The microstructural and compositional changes that occurred in the solid electrolyte interphase (SEI) formed on graphite electrodes subjected to voltammetry tests (vs. Li/Li+) at different voltage scan rates were investigated. The microstructure of the SEI layer, characterized using high-resolution transmission electron microscopy, consisted of an amorphous structure incorporating crystalline domains of ∼5–20 nm in size. Evidence of lithium compounds, namely Li2CO3 and Li2O2, and nano-sized graphite fragments was found within these crystalline domains. The morphology and thickness of the SEI depended on the applied voltage scan rate (dV/dt).
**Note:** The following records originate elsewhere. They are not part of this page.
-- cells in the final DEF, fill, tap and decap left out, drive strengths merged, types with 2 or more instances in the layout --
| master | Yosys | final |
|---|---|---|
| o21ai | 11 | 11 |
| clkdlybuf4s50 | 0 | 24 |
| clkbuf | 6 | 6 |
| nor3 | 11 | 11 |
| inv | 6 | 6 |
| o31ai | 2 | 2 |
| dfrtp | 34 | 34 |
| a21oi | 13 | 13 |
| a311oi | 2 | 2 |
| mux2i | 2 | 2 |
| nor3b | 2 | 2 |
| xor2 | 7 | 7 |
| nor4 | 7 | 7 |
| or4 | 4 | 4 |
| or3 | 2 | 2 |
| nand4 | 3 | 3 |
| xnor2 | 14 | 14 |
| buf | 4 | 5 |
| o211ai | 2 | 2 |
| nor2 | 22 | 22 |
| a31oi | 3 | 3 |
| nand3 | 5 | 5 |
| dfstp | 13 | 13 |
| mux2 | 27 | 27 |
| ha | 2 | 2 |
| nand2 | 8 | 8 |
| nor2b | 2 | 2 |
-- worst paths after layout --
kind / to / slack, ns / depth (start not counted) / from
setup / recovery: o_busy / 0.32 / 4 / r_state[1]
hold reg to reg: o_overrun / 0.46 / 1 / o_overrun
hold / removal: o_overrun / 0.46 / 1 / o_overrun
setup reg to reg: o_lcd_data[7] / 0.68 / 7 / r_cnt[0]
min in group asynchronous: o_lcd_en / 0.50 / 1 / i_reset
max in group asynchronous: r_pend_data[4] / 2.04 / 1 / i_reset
<file path="config.mk">
export PLATFORM = sky130hd
export DESIGN_NAME = seq_signed_divider
export DESIGN_NICKNAME = d
export VERILOG_FILES = /design/src/rtl/seq_signed_divider.sv
export SDC_FILE = /design/constraint.sdc
export NUM_CORES = 1
export LEC_CHECK = 0
export ABC_AREA = 1
export CORE_MARGIN = 2
export CORE_UTILIZATION = 55
export DETAILED_ROUTE_END_ITERATION = 6
export PLACE_DENSITY = 0.81
export SLEW_MARGIN = 40
export SYNTH_ARGS = -nofsm -noshare
export SYNTH_HDL_FRONTEND = slang
export SYNTH_SLANG_ARGS = --single-unit
</file>
<file path="constraint.sdc">
create_clock -name clk -period 2.4 [get_ports clk]
set_clock_uncertainty 0.2 [all_clocks]
set_input_delay 0.24 -clock clk [delete_from_list [all_inputs] [get_ports clk]]
set_output_delay 0.24 -clock clk [all_outputs]
set_load 0.05 [all_outputs]
</file>
## src/rtl/float_add_pipe_if.sv

```systemverilog
// Operand/result handshake bundle for float_add_pipe.
// The master drives operands and out_ready; the slave (the adder) returns in_ready and the result.
interface float_add_pipe_if #(
    parameter int EXP_W = 3,
    parameter int MAN_W = 4
);
    localparam int W = 1 + EXP_W + MAN_W;

    logic         in_valid;
    logic         in_ready;
    logic [W-1:0] a;
    logic [W-1:0] b;
    logic         op;
    logic         out_valid;
    logic         out_ready;
    logic [W-1:0] sum;
    logic         ovf;

    modport master (
        output in_valid, a, b, op, out_ready,
        input  in_ready, out_valid, sum, ovf
    );

    modport slave (
        input  in_valid, a, b, op, out_ready,
        output in_ready, out_valid, sum, ovf
    );
endinterface

```

## src/rtl/float_add_pipe.sv

```systemverilog
// Three-stage pipelined signed float adder/subtractor: align, add, normalise/round/pack.
// Define FLOAT_ADD_PIPE_RNE_EN for round-to-nearest-even; otherwise results truncate toward zero.
module float_add_pipe #(
    parameter int EXP_W = 3,
    parameter int MAN_W = 4
) (
    input logic              clk,
    input logic              rst_n,
    float_add_pipe_if.slave  bus
);
    localparam int W  = 1 + EXP_W + MAN_W;
    localparam int SW = MAN_W + 1;      // significand with hidden bit
    localparam int AW = MAN_W + 4;      // significand + guard, round, sticky
    localparam int MW = MAN_W + 5;      // adder width incl. carry-out
    localparam int XW = 2 * MAN_W + 4;  // alignment shifter width
    localparam int EW = EXP_W + 1;      // exponent with overflow headroom
    localparam int unsigned SH_MAX = MAN_W + 3;

    logic adv;

    logic              s1_valid_q, s1_sign_q, s1_sub_q;
    logic [EXP_W-1:0]  s1_exp_q;
    logic [SW-1:0]     s1_sigx_q;
    logic [AW-1:0]     s1_yal_q;
    logic              s1_sign_d, s1_sub_d;
    logic [EXP_W-1:0]  s1_exp_d;
    logic [SW-1:0]     s1_sigx_d;
    logic [AW-1:0]     s1_yal_d;

    logic              s2_valid_q, s2_sign_q;
    logic [EXP_W-1:0]  s2_exp_q;
    logic [MW-1:0]     s2_mag_q;
    logic [MW-1:0]     s2_mag_d;

    logic              out_valid_q, ovf_q, ovf_d;
    logic [W-1:0]      sum_q, sum_d;

    assign adv           = !out_valid_q || bus.out_ready;
    assign bus.in_ready  = adv;
    assign bus.out_valid = out_valid_q;
    assign bus.sum       = sum_q;
    assign bus.ovf       = ovf_q;

    // Stage 1: order operands by magnitude so X >= Y, then align Y to X.
    logic [W-2:0]      x_mag, y_mag;
    logic              b_sign;
    logic [EXP_W-1:0]  ey, dexp;
    logic [SW-1:0]     sig_y;
    int unsigned       shamt;
    logic [XW-1:0]     wide;

    always_comb begin
        // NOTE: every variable gets a value on every path, so no latch can be inferred.
        b_sign   = bus.b[W-1] ^ bus.op;
        s1_sub_d = bus.a[W-1] ^ b_sign;
        if (bus.a[W-2:0] >= bus.b[W-2:0]) begin
            x_mag     = bus.a[W-2:0];
            y_mag     = bus.b[W-2:0];
            s1_sign_d = bus.a[W-1];
        end else begin
            x_mag     = bus.b[W-2:0];
            y_mag     = bus.a[W-2:0];
            s1_sign_d = b_sign;
        end
        s1_exp_d  = (x_mag[W-2:MAN_W] == '0) ? EXP_W'(1) : x_mag[W-2:MAN_W];
        ey        = (y_mag[W-2:MAN_W] == '0) ? EXP_W'(1) : y_mag[W-2:MAN_W];
        s1_sigx_d = {x_mag[W-2:MAN_W] != '0, x_mag[MAN_W-1:0]};
        sig_y     = {y_mag[W-2:MAN_W] != '0, y_mag[MAN_W-1:0]};
        dexp      = s1_exp_d - ey;
        shamt     = (32'(dexp) > SH_MAX) ? SH_MAX : 32'(dexp);
        wide      = {sig_y, {(MAN_W + 3){1'b0}}} >> shamt;
        s1_yal_d  = {wide[XW-1 -: MAN_W + 3], |wide[MAN_W:0]};
    end

    // Stage 2: magnitude add/subtract; X >= Y keeps the result non-negative.
    always_comb begin
        s2_mag_d = s1_sub_q ? ({1'b0, s1_sigx_q, 3'b000} - {1'b0, s1_yal_q})
                            : ({1'b0, s1_sigx_q, 3'b000} + {1'b0, s1_yal_q});
    end

    // Stage 3: normalise, round, detect overflow and pack.
    int              lzc, sh;
    logic [AW-1:0]   nm;
    logic [SW:0]     rsig;
    logic [EW-1:0]   e;

    always_comb begin
        lzc = AW;
        for (int i = 0; i < AW; i++) begin
            if (s2_mag_q[i]) lzc = AW - 1 - i;
        end
        e  = EW'(s2_exp_q);
        sh = 0;
        if (s2_mag_q[MW-1]) begin
            nm = {s2_mag_q[MW-1:2], s2_mag_q[1] | s2_mag_q[0]};
            e  = e + EW'(1);
        end else begin
            sh = (lzc < int'(s2_exp_q) - 1) ? lzc : int'(s2_exp_q) - 1;
            nm = s2_mag_q[AW-1:0] << sh;
            e  = (sh == lzc) ? e - EW'(sh) : '0;
        end
        rsig = {1'b0, nm[AW-1:3]};
`ifdef FLOAT_ADD_PIPE_RNE_EN
        if (nm[2] && (nm[3] || nm[1] || nm[0])) rsig = rsig + (SW + 1)'(1);
`endif
        if (rsig[SW]) begin
            rsig = rsig >> 1;
            e    = e + EW'(1);
        end
        // A denormal that rounds up into the hidden bit becomes the smallest normal.
        if (e == '0 && rsig[SW-1]) e = EW'(1);

        ovf_d = 1'b0;
        if (nm == '0) begin
            sum_d = '0;
        end else if (e[EXP_W]) begin
            sum_d = {s2_sign_q, {(W - 1){1'b1}}};
            ovf_d = 1'b1;
        end else begin
            sum_d = {s2_sign_q, e[EXP_W-1:0], rsig[MAN_W-1:0]};
        end
    end

    always_ff @(posedge clk) begin
        // NOTE: sequential state uses non-blocking assignments so every stage samples pre-edge values.
        if (!rst_n) begin
            s1_valid_q  <= 1'b0;
            s2_valid_q  <= 1'b0;
            out_valid_q <= 1'b0;
            sum_q       <= '0;
            ovf_q       <= 1'b0;
        end else if (adv) begin
            s1_valid_q  <= bus.in_valid;
            s2_valid_q  <= s1_valid_q;
            out_valid_q <= s2_valid_q;
            sum_q       <= sum_d;
            ovf_q       <= ovf_d;
        end
    end

    // NOTE: datapath stage registers are not reset; the valid bits alone qualify their contents.
    always_ff @(posedge clk) begin
        if (adv) begin
            s1_sign_q <= s1_sign_d;
            s1_sub_q  <= s1_sub_d;
            s1_exp_q  <= s1_exp_d;
            s1_sigx_q <= s1_sigx_d;
            s1_yal_q  <= s1_yal_d;
            s2_sign_q <= s1_sign_q;
            s2_exp_q  <= s1_exp_q;
            s2_mag_q  <= s2_mag_d;
        end
    end
endmodule

```

## src/flat_wrapper.sv

```systemverilog
// flat-port wrapper written by rule: the top's interface ports become plain ports
module float_add_pipe_flat 
#(
    parameter int EXP_W = 3,
    parameter int MAN_W = 4
)
  (clk, rst_n, bus_in_valid, bus_a, bus_b, bus_op, bus_out_ready, bus_in_ready, bus_out_valid, bus_sum, bus_ovf);
  float_add_pipe_if #(.EXP_W(EXP_W), .MAN_W(MAN_W)) bus_i ();
  input logic clk;
  input logic rst_n;
  input wire logic [$bits(bus_i.in_valid)-1:0] bus_in_valid;
  input wire logic [$bits(bus_i.a)-1:0] bus_a;
  input wire logic [$bits(bus_i.b)-1:0] bus_b;
  input wire logic [$bits(bus_i.op)-1:0] bus_op;
  input wire logic [$bits(bus_i.out_ready)-1:0] bus_out_ready;
  output wire logic [$bits(bus_i.in_ready)-1:0] bus_in_ready;
  output wire logic [$bits(bus_i.out_valid)-1:0] bus_out_valid;
  output wire logic [$bits(bus_i.sum)-1:0] bus_sum;
  output wire logic [$bits(bus_i.ovf)-1:0] bus_ovf;
  assign bus_i.in_valid = bus_in_valid;
  assign bus_i.a = bus_a;
  assign bus_i.b = bus_b;
  assign bus_i.op = bus_op;
  assign bus_i.out_ready = bus_out_ready;
  assign bus_in_ready = bus_i.in_ready;
  assign bus_out_valid = bus_i.out_valid;
  assign bus_sum = bus_i.sum;
  assign bus_ovf = bus_i.ovf;
  float_add_pipe #(.EXP_W(EXP_W), .MAN_W(MAN_W)) u_core (.clk(clk), .rst_n(rst_n), .bus(bus_i));
endmodule
```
The variations in the Li+ diffusion coefficient (DLi+) at the electrode/electrolyte interface during the SEI formation process were measured and two regimes were identified depending on the scan rate; for dV/dt ≥ 3.00 mV s−1, DLi+ was 3.13 × 10−8 cm2 s−1. At lower scan rates where DLi+ was low, 0.57 × 10−8 cm2 s−1, a uniform and continuous SEI layer with a tubular morphology was formed whereas at high dV/dt, the SEI formed had a columnar morphology and did not provide a uniform coverage.